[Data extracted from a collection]
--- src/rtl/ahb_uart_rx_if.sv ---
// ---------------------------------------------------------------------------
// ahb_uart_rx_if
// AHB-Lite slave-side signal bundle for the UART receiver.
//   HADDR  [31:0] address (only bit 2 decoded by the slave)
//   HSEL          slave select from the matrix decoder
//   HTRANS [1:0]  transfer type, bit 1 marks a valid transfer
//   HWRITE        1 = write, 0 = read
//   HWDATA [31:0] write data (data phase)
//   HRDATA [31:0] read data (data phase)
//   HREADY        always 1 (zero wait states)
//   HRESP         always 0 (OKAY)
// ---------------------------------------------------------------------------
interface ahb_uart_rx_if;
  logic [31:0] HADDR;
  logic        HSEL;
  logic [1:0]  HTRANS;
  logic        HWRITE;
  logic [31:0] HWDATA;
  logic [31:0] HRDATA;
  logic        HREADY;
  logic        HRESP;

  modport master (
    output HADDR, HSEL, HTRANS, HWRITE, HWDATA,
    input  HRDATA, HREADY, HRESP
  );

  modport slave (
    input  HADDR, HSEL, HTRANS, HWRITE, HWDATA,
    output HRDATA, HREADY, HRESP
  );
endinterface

--

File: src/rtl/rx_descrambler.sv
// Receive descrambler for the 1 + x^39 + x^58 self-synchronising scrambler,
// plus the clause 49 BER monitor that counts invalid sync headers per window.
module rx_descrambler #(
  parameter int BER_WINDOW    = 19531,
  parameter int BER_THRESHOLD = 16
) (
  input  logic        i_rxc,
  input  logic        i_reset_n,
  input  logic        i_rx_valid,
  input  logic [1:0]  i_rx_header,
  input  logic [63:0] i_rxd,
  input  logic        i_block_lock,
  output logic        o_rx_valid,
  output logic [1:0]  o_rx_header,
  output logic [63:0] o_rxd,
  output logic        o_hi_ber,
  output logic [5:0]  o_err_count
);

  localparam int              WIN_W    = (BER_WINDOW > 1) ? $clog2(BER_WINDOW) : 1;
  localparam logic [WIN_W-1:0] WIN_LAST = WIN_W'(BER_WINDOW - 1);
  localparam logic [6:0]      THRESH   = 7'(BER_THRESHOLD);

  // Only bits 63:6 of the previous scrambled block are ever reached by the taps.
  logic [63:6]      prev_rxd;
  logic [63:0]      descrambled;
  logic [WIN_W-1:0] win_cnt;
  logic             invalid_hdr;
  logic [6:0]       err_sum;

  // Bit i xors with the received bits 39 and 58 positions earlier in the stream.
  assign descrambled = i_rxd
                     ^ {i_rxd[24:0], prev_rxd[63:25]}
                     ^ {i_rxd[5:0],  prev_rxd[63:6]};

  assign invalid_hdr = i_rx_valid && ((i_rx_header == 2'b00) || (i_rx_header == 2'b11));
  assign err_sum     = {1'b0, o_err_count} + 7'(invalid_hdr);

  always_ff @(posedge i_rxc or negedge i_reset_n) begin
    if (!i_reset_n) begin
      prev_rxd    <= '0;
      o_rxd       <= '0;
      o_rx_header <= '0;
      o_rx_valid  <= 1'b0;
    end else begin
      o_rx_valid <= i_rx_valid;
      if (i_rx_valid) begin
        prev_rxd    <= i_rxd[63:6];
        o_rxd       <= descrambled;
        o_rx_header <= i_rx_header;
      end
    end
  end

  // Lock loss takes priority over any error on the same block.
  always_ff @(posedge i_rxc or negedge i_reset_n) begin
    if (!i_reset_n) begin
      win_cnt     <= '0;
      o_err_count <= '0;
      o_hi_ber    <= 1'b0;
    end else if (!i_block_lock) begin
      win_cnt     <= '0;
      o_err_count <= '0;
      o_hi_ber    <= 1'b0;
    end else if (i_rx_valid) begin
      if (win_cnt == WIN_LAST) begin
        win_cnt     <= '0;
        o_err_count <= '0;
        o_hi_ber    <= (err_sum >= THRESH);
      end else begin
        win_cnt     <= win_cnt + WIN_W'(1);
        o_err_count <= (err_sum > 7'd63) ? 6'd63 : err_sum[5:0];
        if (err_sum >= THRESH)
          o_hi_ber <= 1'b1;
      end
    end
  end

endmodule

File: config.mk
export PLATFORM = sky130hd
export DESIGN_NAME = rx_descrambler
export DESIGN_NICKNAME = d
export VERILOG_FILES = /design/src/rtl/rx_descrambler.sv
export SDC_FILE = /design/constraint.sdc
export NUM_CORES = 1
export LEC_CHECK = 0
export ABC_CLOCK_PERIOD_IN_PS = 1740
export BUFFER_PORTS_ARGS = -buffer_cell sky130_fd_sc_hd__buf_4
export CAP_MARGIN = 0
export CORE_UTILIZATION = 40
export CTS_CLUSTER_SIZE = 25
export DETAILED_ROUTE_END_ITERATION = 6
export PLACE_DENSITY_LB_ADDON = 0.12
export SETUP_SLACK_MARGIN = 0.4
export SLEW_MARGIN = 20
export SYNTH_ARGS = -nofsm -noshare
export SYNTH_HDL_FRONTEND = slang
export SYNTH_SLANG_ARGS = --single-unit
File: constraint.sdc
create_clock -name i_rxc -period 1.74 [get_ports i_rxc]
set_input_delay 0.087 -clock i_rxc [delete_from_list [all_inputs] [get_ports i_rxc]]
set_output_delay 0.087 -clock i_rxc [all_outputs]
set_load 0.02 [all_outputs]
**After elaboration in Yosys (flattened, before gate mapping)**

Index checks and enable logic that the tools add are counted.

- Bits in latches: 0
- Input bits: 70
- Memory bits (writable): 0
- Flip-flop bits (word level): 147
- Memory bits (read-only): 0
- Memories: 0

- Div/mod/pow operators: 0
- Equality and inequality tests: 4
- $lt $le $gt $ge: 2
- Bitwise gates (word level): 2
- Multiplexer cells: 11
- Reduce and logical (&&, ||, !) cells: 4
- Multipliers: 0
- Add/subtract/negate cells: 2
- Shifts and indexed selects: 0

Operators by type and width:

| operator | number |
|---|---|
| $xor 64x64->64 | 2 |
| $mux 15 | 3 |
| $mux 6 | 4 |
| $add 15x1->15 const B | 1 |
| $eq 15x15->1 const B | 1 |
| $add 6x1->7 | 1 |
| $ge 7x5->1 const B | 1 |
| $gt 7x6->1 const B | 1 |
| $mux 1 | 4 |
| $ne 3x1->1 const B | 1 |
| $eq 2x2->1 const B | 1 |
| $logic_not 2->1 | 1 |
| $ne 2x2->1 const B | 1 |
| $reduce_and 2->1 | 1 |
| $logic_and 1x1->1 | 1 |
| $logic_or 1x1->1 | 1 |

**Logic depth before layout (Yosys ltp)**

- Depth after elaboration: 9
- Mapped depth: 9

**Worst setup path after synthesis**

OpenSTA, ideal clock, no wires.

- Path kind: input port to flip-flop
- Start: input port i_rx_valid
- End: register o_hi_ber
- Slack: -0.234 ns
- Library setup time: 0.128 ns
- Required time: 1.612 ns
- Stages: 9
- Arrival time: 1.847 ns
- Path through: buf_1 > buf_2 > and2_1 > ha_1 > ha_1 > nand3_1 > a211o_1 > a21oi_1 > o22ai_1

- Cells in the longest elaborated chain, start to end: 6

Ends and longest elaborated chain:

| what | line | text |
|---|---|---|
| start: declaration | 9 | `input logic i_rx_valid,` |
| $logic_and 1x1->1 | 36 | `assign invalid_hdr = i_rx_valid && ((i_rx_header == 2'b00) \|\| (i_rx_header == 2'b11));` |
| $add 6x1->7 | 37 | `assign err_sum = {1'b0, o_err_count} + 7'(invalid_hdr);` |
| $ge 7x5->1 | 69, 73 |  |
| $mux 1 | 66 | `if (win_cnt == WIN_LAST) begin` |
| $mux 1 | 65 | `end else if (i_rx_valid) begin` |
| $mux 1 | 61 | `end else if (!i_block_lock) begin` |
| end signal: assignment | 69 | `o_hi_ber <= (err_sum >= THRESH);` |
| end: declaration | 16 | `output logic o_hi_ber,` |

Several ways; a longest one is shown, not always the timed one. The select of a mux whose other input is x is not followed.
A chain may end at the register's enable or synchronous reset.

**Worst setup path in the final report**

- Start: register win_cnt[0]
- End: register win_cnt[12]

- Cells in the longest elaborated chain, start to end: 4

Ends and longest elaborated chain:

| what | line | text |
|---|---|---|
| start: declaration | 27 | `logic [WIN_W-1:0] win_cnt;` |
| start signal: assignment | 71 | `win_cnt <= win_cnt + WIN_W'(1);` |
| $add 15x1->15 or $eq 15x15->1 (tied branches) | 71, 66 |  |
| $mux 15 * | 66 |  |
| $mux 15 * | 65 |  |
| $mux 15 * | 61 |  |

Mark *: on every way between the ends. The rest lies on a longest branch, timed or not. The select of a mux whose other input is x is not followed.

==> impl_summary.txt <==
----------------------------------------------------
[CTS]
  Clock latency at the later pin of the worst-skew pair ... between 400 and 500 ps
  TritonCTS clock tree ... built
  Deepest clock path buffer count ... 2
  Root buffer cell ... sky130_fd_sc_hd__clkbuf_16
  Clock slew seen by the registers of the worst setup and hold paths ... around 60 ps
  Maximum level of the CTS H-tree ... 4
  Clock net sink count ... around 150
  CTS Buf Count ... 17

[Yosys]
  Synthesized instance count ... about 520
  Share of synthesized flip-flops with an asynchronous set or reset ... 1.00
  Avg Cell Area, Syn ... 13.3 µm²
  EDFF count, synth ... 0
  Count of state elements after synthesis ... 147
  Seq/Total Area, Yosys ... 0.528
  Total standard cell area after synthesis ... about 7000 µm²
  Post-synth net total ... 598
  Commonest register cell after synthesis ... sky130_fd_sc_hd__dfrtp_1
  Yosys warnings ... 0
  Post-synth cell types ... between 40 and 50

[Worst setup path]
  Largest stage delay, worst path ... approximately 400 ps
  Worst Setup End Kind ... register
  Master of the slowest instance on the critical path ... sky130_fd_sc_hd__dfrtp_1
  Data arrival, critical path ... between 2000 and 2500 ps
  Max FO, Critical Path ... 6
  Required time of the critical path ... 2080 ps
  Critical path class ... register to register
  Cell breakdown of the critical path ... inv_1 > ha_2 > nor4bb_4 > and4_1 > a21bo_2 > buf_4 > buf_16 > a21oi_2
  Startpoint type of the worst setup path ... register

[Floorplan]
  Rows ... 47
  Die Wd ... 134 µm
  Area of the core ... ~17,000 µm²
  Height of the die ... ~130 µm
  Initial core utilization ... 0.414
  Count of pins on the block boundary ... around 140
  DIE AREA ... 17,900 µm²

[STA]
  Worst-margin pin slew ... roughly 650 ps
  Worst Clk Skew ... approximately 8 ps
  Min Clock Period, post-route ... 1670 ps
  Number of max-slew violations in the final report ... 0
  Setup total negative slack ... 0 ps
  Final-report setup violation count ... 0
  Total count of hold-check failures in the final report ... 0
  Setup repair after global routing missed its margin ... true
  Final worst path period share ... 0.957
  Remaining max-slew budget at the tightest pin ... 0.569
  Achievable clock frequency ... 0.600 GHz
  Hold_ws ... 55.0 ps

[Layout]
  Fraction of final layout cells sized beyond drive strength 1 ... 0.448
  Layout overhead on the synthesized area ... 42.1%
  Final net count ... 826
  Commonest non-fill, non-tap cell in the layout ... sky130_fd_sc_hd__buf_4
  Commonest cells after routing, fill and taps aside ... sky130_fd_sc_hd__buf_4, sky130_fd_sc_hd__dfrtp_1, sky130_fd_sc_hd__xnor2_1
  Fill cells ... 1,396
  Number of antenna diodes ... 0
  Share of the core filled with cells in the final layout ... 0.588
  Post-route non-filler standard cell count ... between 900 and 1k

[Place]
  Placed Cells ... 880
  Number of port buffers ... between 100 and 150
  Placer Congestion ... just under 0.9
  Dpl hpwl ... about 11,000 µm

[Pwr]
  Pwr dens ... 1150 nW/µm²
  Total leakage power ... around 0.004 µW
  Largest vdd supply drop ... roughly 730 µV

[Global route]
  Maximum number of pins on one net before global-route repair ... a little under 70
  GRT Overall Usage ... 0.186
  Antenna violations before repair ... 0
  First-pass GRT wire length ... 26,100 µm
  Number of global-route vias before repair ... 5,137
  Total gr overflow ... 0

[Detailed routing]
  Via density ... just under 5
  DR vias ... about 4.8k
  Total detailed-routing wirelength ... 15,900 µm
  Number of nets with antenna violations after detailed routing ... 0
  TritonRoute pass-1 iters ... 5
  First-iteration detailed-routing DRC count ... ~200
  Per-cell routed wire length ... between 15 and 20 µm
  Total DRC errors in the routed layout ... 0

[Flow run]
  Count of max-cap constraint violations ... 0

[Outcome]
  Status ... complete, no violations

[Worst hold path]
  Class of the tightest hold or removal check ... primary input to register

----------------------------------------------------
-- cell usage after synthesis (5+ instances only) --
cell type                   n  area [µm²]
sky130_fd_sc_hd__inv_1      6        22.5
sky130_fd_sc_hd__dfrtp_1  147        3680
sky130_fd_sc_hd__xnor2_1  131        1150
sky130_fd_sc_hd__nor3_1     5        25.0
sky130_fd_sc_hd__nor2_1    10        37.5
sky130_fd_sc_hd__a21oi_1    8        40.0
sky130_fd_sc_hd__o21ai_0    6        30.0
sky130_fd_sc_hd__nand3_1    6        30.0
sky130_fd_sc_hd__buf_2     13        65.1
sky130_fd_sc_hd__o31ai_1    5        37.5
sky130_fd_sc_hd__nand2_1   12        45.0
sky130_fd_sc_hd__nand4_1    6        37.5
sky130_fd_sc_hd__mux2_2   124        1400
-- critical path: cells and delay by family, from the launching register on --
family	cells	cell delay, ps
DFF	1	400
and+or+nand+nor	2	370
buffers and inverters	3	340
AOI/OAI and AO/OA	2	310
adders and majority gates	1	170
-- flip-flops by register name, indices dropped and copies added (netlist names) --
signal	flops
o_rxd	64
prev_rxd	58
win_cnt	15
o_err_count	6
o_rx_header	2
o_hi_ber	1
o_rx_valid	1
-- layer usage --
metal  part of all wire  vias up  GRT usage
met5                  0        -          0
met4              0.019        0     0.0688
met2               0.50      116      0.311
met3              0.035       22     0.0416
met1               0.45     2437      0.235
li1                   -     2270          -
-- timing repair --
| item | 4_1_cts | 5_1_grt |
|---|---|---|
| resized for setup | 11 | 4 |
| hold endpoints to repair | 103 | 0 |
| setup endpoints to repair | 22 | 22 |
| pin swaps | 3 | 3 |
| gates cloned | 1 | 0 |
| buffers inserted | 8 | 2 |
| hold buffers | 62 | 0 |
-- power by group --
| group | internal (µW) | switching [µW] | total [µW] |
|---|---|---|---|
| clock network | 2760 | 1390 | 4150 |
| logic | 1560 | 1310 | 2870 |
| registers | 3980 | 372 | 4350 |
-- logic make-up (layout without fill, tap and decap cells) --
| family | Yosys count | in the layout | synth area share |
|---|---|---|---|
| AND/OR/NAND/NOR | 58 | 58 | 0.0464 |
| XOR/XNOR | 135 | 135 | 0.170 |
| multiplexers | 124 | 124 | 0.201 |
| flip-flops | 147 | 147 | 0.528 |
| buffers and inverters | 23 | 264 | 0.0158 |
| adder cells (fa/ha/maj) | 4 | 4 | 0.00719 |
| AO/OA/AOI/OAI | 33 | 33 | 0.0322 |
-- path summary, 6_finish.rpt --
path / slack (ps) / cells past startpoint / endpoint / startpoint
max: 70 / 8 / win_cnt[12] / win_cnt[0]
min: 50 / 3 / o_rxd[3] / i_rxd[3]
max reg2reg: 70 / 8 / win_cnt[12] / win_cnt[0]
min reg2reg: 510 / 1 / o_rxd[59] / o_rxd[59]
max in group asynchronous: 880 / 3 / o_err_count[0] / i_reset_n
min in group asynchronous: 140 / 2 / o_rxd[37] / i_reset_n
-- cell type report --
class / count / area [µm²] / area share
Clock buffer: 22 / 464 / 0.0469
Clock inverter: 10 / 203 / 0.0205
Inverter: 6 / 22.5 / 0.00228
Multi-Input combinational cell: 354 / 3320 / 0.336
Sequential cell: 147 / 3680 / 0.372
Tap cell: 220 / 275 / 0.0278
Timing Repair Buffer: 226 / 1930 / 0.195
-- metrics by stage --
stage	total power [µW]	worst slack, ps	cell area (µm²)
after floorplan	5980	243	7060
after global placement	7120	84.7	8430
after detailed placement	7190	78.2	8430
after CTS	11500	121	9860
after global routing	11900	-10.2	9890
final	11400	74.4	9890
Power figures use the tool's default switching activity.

PROBLEM DETAILS: Every line of the data that includes the word "approximately" should be copied.

ANSWER TO THIS PROBLEM:
  Largest stage delay, worst path ... approximately 400 ps
  Worst Clk Skew ... approximately 8 ps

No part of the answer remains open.